Wenn man nun nicht leicht, sondern nur schwer - d.h. durch ewiges Nachrechnen im Fertigszenario - herausbekommen kann, wie kompetent die für dieses Szenario gedachten SCs denn nun sein sollen, dann ist das ungeschickt.
Deadlands Reloaded (basierend auf dem Savage Worlds Regelsystem) kennt Charakter-Ränge und Level-Ups. Hier kann ich sofort sagen, daß ein Szenario nur für Veteran-Rank gedacht ist, und ich weiß, daß ich da mit Novice-Rank Charakteren diese in den Fleischwolf jagen werde. - Das erleichtert die Arbeit des Spielleiters ungemein.
Manche Szenarien vertragen von ihrem Inhalt her einfach keine sehr kompetenten SCs. Andere benötigen SCs von legendären Fähigkeiten.
Die Idee der Stufen ist diesbezüglich eine nicht etwa "in-game" interessante Sache, sondern vornehmlich für den Hobby-Aspekt des "adäquat spannende Unterhaltung Bietens" wichtig und nützlich.
Wir haben auch beim Lernmöglichkeiten-System RuneQuest eine Maßzahl eingeführt. Und zwar einfach die Summe der über die Prozentpunkte quer über alle Fähigkeiten (Attributsteigerungen wurden mit 5% multipliziert).
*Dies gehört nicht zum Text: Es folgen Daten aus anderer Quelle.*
This design comes from an exercise in tuning for small area and a short achievable clock period on the open sky130 flow, not from production work.
Power and IR drop assume default switching activity.

==> job 4011: inputs <==
// note_lane_scroller
module note_lane_scroller #(
  parameter  int LANES   = note_pkg::DEF_LANES,
  parameter  int SLOTS   = 40,
  parameter  int POS_W   = note_pkg::DEF_POS_W,
  parameter  int SPEED_W = 4,
  parameter  int SPAWN_Y = note_pkg::DEF_SPAWN_Y,
  parameter  int HIT_Y   = note_pkg::DEF_HIT_Y,
  parameter  int HIT_WIN = note_pkg::DEF_HIT_WIN,
  localparam int IDX_W   = $clog2(SLOTS),
  localparam int LANE_W  = $clog2(LANES),
  localparam int CNT_W   = $clog2(SLOTS + 1)
) (
  input  logic               clock,
  input  logic               reset_n,
  input  logic               tick,
  input  logic [SPEED_W-1:0] speed,
  input  logic               chart_valid,
  input  logic [LANES-1:0]   chart_lanes,
  output logic               chart_ready,
  input  logic [LANES-1:0]   strum,
  output logic [LANES-1:0]   hit,
  output logic [LANES-1:0]   miss,
  output logic [LANES-1:0]   bad_strum,
  input  logic [IDX_W-1:0]   rd_idx,
  output logic               rd_valid,
  output logic [LANE_W-1:0]  rd_lane,
  output logic [POS_W-1:0]   rd_pos,
  output logic [CNT_W-1:0]   active_count,
  output logic               overflow
);
clock: 95.0 ns
lec_check: 0
cap_margin: 20
core_margin: 2
core_utilization: 45
cts_buf_list: sky130_fd_sc_hd__clkbuf_8
cts_cluster_size: 30
gpl_timing_driven: 0
place_density: 0.6
slew_margin: 20
standard.sh (not shown) runs the stock make flow with config.mk's settings and CLKGATE_MAP_FILE= SYNTH_SCRIPT=/design/flow/synth_recipe.tcl, a recipe that flattens the netlist after the stock synthesis.
==> flow/flow/run.sh <==
#!/bin/bash
# Layout flow: the standard ORFS flow with three changes:
#  - synthesis maps the logic for area (ABC "map -a", no Yosys full-adder extraction), except the
#    module note_late (logic after the late inputs), which is mapped for delay; registers
#    are mapped exactly as in the standard synthesis;
#  - ports are buffered with sky130_fd_sc_hd__buf_2;
#  - the resizer's setup repair works toward a setup margin (flow/margin.txt), so that it
#    shortens the paths that set the achieved clock period. The clock and constraints are the standard flow's.
# Each step's full output goes to a log file in this folder.
set -euo pipefail
HERE=$(pwd)
FLOWDIR=$HERE/flow
MARGIN=$(cat $FLOWDIR/margin.txt)
sed -e "s|SYNTH_SCRIPT=[^ ]*|SYNTH_SCRIPT=$FLOWDIR/synth.tcl|" standard.sh > own_synth.sh
sed -e "s|\"\${@:-finish}\"|SETUP_SLACK_MARGIN=$MARGIN BUFFER_PORTS_ARGS=\"-buffer_cell sky130_fd_sc_hd__buf_2\" \"\${@:-finish}\"|" standard.sh > own_layout.sh
export CUSTOM_ABC_SCRIPT=$FLOWDIR/abc_area.script
export CUSTOM_ABC_SCRIPT_LATE=$FLOWDIR/abc_late.script
bash own_synth.sh synth > flow_synth.log 2>&1
bash own_layout.sh > flow_layout.log 2>&1
==> flow/flow/abc_area.script <==
strash; dch; map -a
==> flow/flow/abc_late.script <==
strash; dch; map
==> flow/flow/margin.txt <==
73.5
==> flow/flow/synth.tcl <==
# The standard flow's synthesis script (synth_recipe.tcl) with the logic mapped for area: ABC runs our own
# script, Yosys's full/half-adder extraction is skipped, and the combinational module note_late
# (the logic after the late inputs) is kept apart until mapping and mapped with a delay script.
# Registers are all in the top module and are mapped exactly as in the standard synthesis.
proc synth {args} {
  if { ![info exists ::late_kept] } {
    set ::late_kept 1
    catch { yosys setattr -mod -set keep_hierarchy 1 note_late }
  }
  yosys synth -nofsm -noshare {*}$args
}
proc abc {args} {
  set i [lsearch -exact $args -script]
  set top_args $args
  set late_args $args
  if { $i >= 0 } {
    lset top_args [expr {$i + 1}] $::env(CUSTOM_ABC_SCRIPT)
    lset late_args [expr {$i + 1}] $::env(CUSTOM_ABC_SCRIPT_LATE)
  }
  yosys abc {*}$top_args $::env(DESIGN_NAME)
  catch { yosys abc {*}$late_args note_late }
}
proc extract_fa {args} { }
source $::env(SCRIPTS_DIR)/synth.tcl
# left out here: clear keep_hierarchy, flatten, clean up, hide names made inside functions, write 1_2_yosys.v
==> job 8254: changes against job 4011 <==
--- a/flow/design.v
+++ b/flow/design.v
@@ -78,67 +78,10 @@
   assign t34 = (t30 & t31) | (t30 & t22) | (t31 & t22);
   assign t35 = t34 ^ t32;
   assign t36 = t34 & t32;
   assign y = {t36, t35, t33, t29, t23};
 endmodule
-module note_late (
-  input  logic              tick,
-  input  logic [3:0]        speed,
-  input  logic [3:0]        strum,
-  input  logic [5:0]        rd_idx,
-  input  logic [39:0]       sv,         
-  input  logic [39:0][1:0]  sl,         
-  input  logic [39:0][8:0]  sp,         
-  input  logic [39:0][3:0]  lane_oh,    
-  input  logic [39:0]       win_any,    
-  input  logic [39:0]       alloc,      
-  output logic [39:0]       sv_d,
-  output logic [39:0][8:0]  sp_d,
-  output logic [1:0][4:0]   gone,       
-  output logic [3:0]        miss_d,
-  output logic              rdv_d,
-  output logic [1:0]        rdl_d,
-  output logic [8:0]        rdp_d
-);
-  logic [3:0]  step;
-  logic [39:0] over, sf, removed;
-  assign step = tick ? speed : 4'd0;
-  always_comb begin
-    for (int s = 0; s < 40; s++) begin
-      logic [4:0] lo;
-      lo       = {1'b0, sp[s][3:0]} + {1'b0, step};
-      over[s]  = sv[s] & (((sp[s][8:4] == 5'd27) & (lo >= 5'd5)) |
-                          ((sp[s][8:4] == 5'd26) & (lo >= 5'd21)));
-      sf[s]    = sv[s] & win_any[s] & |(strum & lane_oh[s]);
-      removed[s] = over[s] | sf[s];
-      sv_d[s]  = (sv[s] & ~removed[s]) | alloc[s];
-      sp_d[s]  = alloc[s] ? 9'd0 : {sp[s][8:4] + 5'(lo[4]), lo[3:0]};
-    end
-    for (int l = 0; l < 4; l++) begin
-      logic [39:0] g;
-      for (int s = 0; s < 40; s++) g[s] = over[s] & ~sf[s] & lane_oh[s][l];
-      miss_d[l] = |g;
-    end
-  end
-  note_popcount20 u_pc0 (.x (removed[19:0]),  .y (gone[0]));
-  note_popcount20 u_pc1 (.x (removed[39:20]), .y (gone[1]));
-  logic [39:0] rsel;
-  always_comb begin
-    for (int s = 0; s < 40; s++) rsel[s] = (rd_idx == 6'(s));
-    rdv_d = |(rsel & sv);
-    for (int b = 0; b < 2; b++) begin
-      logic [39:0] col;
-      for (int s = 0; s < 40; s++) col[s] = rsel[s] & sl[s][b];
-      rdl_d[b] = |col;
-    end
-    for (int b = 0; b < 9; b++) begin
-      logic [39:0] col;
-      for (int s = 0; s < 40; s++) col[s] = rsel[s] & sp[s][b];
-      rdp_d[b] = |col;
-    end
-  end
-endmodule
 module note_lane_scroller #(
   parameter  int LANES   = note_pkg::DEF_LANES,
   parameter  int SLOTS   = 40,
   parameter  int POS_W   = note_pkg::DEF_POS_W,
   parameter  int SPEED_W = 4,
@@ -195,10 +138,11 @@
   localparam int NQ = 4;
   localparam int QS = SLOTS / NQ;
   logic [SLOTS-1:0]      alive [LANES];
   logic [SLOTS-1:0]      win   [LANES];
   logic [LANES-1:0]      found;
+  logic [SLOTS-1:0]      strum_free;
   logic [NQ-1:0][5:0]    qmax  [LANES];
   logic [NQ-1:0]         qany  [LANES];
   logic [NQ-1:0]         qsel  [LANES];
   always_comb begin
     for (int l = 0; l < LANES; l++) begin
@@ -242,10 +186,16 @@
         .found_o  (unused_found)
       );
       assign win[l][q*QS +: QS] = oh & {QS{qsel[l][q]}};
     end
   end
+  always_comb begin
+    for (int s = 0; s < SLOTS; s++) begin
+      strum_free[s] = 1'b0;
+      for (int l = 0; l < LANES; l++) strum_free[s] = strum_free[s] | (strum[l] & win[l][s]);
+    end
+  end
   logic [SLOTS-1:0]  free_oh;
   logic              free_found;
   logic [LANES-1:0]  pend_oh;
   logic              pend_found;
   logic [LANE_W-1:0] pend_lane;
@@ -260,56 +210,71 @@
     .onehot_o (pend_oh),
     .found_o  (pend_found)
   );
   assign pend_lane = {pend_oh[3] | pend_oh[2], pend_oh[3] | pend_oh[1]};
   assign alloc     = ready_q ? '0 : free_oh;
-  logic [SLOTS-1:0]          sv_d;
-  logic [SLOTS-1:0][PW-1:0]  sp_d;
-  logic [LANES-1:0]          miss_d;
-  logic [CG-1:0][GW-1:0]     gone_d;
-  logic [SLOTS-1:0]          win_any;
-  logic                      rdv_d;
-  logic [LANE_W-1:0]         rdl_d;
-  logic [PW-1:0]             rdp_d;
+  logic [3:0]        step;
+  logic [SLOTS-1:0]  over;
+  logic [SLOTS-1:0]  sv_d;
+  logic [LANES-1:0]  miss_d;
+  logic [SLOTS-1:0][4:0] lo;
+  assign step = tick ? speed : '0;
+  logic [SLOTS-1:0] gone_l [LANES];
   always_comb begin
     for (int s = 0; s < SLOTS; s++) begin
-      win_any[s] = 1'b0;
-      for (int l = 0; l < LANES; l++) win_any[s] = win_any[s] | win[l][s];
+      lo[s]   = {1'b0, sp_q[s][3:0]} + {1'b0, step};
+      over[s] = sv_q[s] & (((sp_q[s][8:4] == 5'd27) & (lo[s] >= 5'd5)) |
+                           ((sp_q[s][8:4] == 5'd26) & (lo[s] >= 5'd21)));
+      sv_d[s] = (sv_q[s] & ~strum_free[s] & ~over[s]) | alloc[s];
+    end
+    for (int l = 0; l < LANES; l++) begin
+      for (int s = 0; s < SLOTS; s++) begin
+        gone_l[l][s] = over[s] & lane_oh[s][l] & ~strum_free[s];
+      end
+      miss_d[l]  = |gone_l[l];
     end
   end
-  note_late u_late (
-    .tick    (tick),
-    .speed   (speed),
-    .strum   (strum),
-    .rd_idx  (rd_idx),
-    .sv      (sv_q),
-    .sl      (sl_q),
-    .sp      (sp_q),
-    .lane_oh (lane_oh),
-    .win_any (win_any),
-    .alloc   (alloc),
-    .sv_d    (sv_d),
-    .sp_d    (sp_d),
-    .gone    (gone_d),
-    .miss_d  (miss_d),
-    .rdv_d   (rdv_d),
-    .rdl_d   (rdl_d),
-    .rdp_d   (rdp_d)
-  );
   always_ff @(posedge clock) begin
     for (int s = 0; s < SLOTS; s++) begin
-      sp_q[s] <= sp_d[s];
+      sp_q[s] <= alloc[s] ? PW'(SPAWN_Y) : {sp_q[s][8:4] + 5'(lo[s][4]), lo[s][3:0]};
       if (alloc[s]) sl_q[s] <= pend_lane;
     end
   end
+  logic [SLOTS-1:0]      removed;
+  logic [CG-1:0][GW-1:0] gone_d;
   logic [CNT_W-1:0]      count_now;
   logic [CNT_W-1:0]      base_d;
+  assign removed = over | (sv_q & strum_free);
+  for (genvar g = 0; g < CG; g++) begin : g_gone
+    note_popcount20 u_pc (
+      .x (removed[g*GS +: GS]),
+      .y (gone_d[g])
+    );
+  end
   always_comb begin
     count_now = base_q;
     for (int g = 0; g < CG; g++) count_now = count_now - CNT_W'(gone_q[g]);
     base_d = count_now + CNT_W'(!ready_q && free_found);
   end
+  logic [SLOTS-1:0]  rsel;
+  logic              rdv_d;
+  logic [LANE_W-1:0] rdl_d;
+  logic [PW-1:0]     rdp_d;
+  always_comb begin
+    for (int s = 0; s < SLOTS; s++) rsel[s] = (rd_idx == IDX_W'(s));
+    rdv_d = |(rsel & sv_q);
+    for (int b = 0; b < LANE_W; b++) begin
+      logic [SLOTS-1:0] col;
+      for (int s = 0; s < SLOTS; s++) col[s] = rsel[s] & sl_q[s][b];
+      rdl_d[b] = |col;
+    end
+    for (int b = 0; b < PW; b++) begin
+      logic [SLOTS-1:0] col;
+      for (int s = 0; s < SLOTS; s++) col[s] = rsel[s] & sp_q[s][b];
+      rdp_d[b] = |col;
+    end
+  end
   always_ff @(posedge clock or negedge reset_n) begin
     if (!reset_n) begin
       sv_q    <= '0;
       ready_q <= 1'b1;
       pend_q  <= '0;
==> flow/flow/run.sh (replaced) <==
#!/bin/bash
# Layout flow: the standard ORFS flow with three changes:
#  - synthesis maps the logic for area (ABC "map -a", no Yosys full-adder extraction); registers
#    are mapped exactly as in the standard synthesis;
#  - ports are buffered with sky130_fd_sc_hd__buf_2;
#  - the resizer's setup repair works toward a setup margin (flow/margin.txt), so that it
#    shortens the paths that set the achieved clock period. The clock and constraints are the standard flow's.
# Each step's full output goes to a log file in this folder.
set -euo pipefail
HERE=$(pwd)
FLOWDIR=$HERE/flow
MARGIN=$(cat $FLOWDIR/margin.txt)
sed -e "s|SYNTH_SCRIPT=[^ ]*|SYNTH_SCRIPT=$FLOWDIR/synth.tcl|" standard.sh > own_synth.sh
sed -e "s|\"\${@:-finish}\"|SETUP_SLACK_MARGIN=$MARGIN BUFFER_PORTS_ARGS=\"-buffer_cell sky130_fd_sc_hd__buf_2\" \"\${@:-finish}\"|" standard.sh > own_layout.sh
export CUSTOM_ABC_SCRIPT=$FLOWDIR/abc_area.script
bash own_synth.sh synth > flow_synth.log 2>&1
bash own_layout.sh > flow_layout.log 2>&1
==> flow/flow/margin.txt (replaced) <==
72
==> flow/flow/synth.tcl (replaced) <==
proc synth {args} { yosys synth -nofsm -noshare {*}$args }
# Map combinational logic for area: use our own ABC script in place of the one ORFS picks.
proc abc {args} {
  set i [lsearch -exact $args -script]
  if { $i >= 0 } { lset args [expr {$i + 1}] $::env(CUSTOM_ABC_SCRIPT) }
  yosys abc {*}$args
}
# Leave adders to ABC instead of Yosys's full/half-adder cell extraction.
proc extract_fa {args} { }
source $::env(SCRIPTS_DIR)/synth.tcl
# left out here: clear keep_hierarchy, flatten, clean up, hide names made inside functions, write 1_2_yosys.v
CORE_UTILIZATION = 30   (was 45)
PLACE_DENSITY = 0.5   (was 0.6)
removed: flow/flow/abc_late.script
==> job 8372: changes against job 4011 <==
==> flow/flow/margin.txt (replaced) <==
72
==> summary.txt <==
- Final core occ: between 50% and 60%
- Non-clk invs: 1287
- Outcome: timing/DRC/antenna clean
- Max IR drop VDD: 0.0272 mV
- Seq pwr share: 29.1%
[end of results for job 4011]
Das haben wir gemacht, um ein Gefühl zu bekommen, wie kompetent die Gruppe anfangs war, wie schnell sie wieviel Kompetenzzuwachs erfahren hat, wie stark Gegner sein konnten, die die Gruppe noch gut/schwierig/gerade so/nicht gepackt hat. - Das war insbesondere beim Einstieg in RuneQuest eine echte Hilfe, da wir noch keinerlei Gefühl dafür hatten, wie die Kompetenzen der Charaktere in Relation zu den möglichen Bewohnern der Spielwelt verhielten.
Keine Maßzahl ist irgendwie eine wirklich belastbare Größe - auch die D&D Challenge Ratings nicht. - Sie kann aber helfen ein besseres Gefühl für relative Kompetenz der SCs zu liefern, und das ist notwendig, um den SPIELERN mit ihren Spielercharakteren die notwendigen Herausforderungen bieten zu können.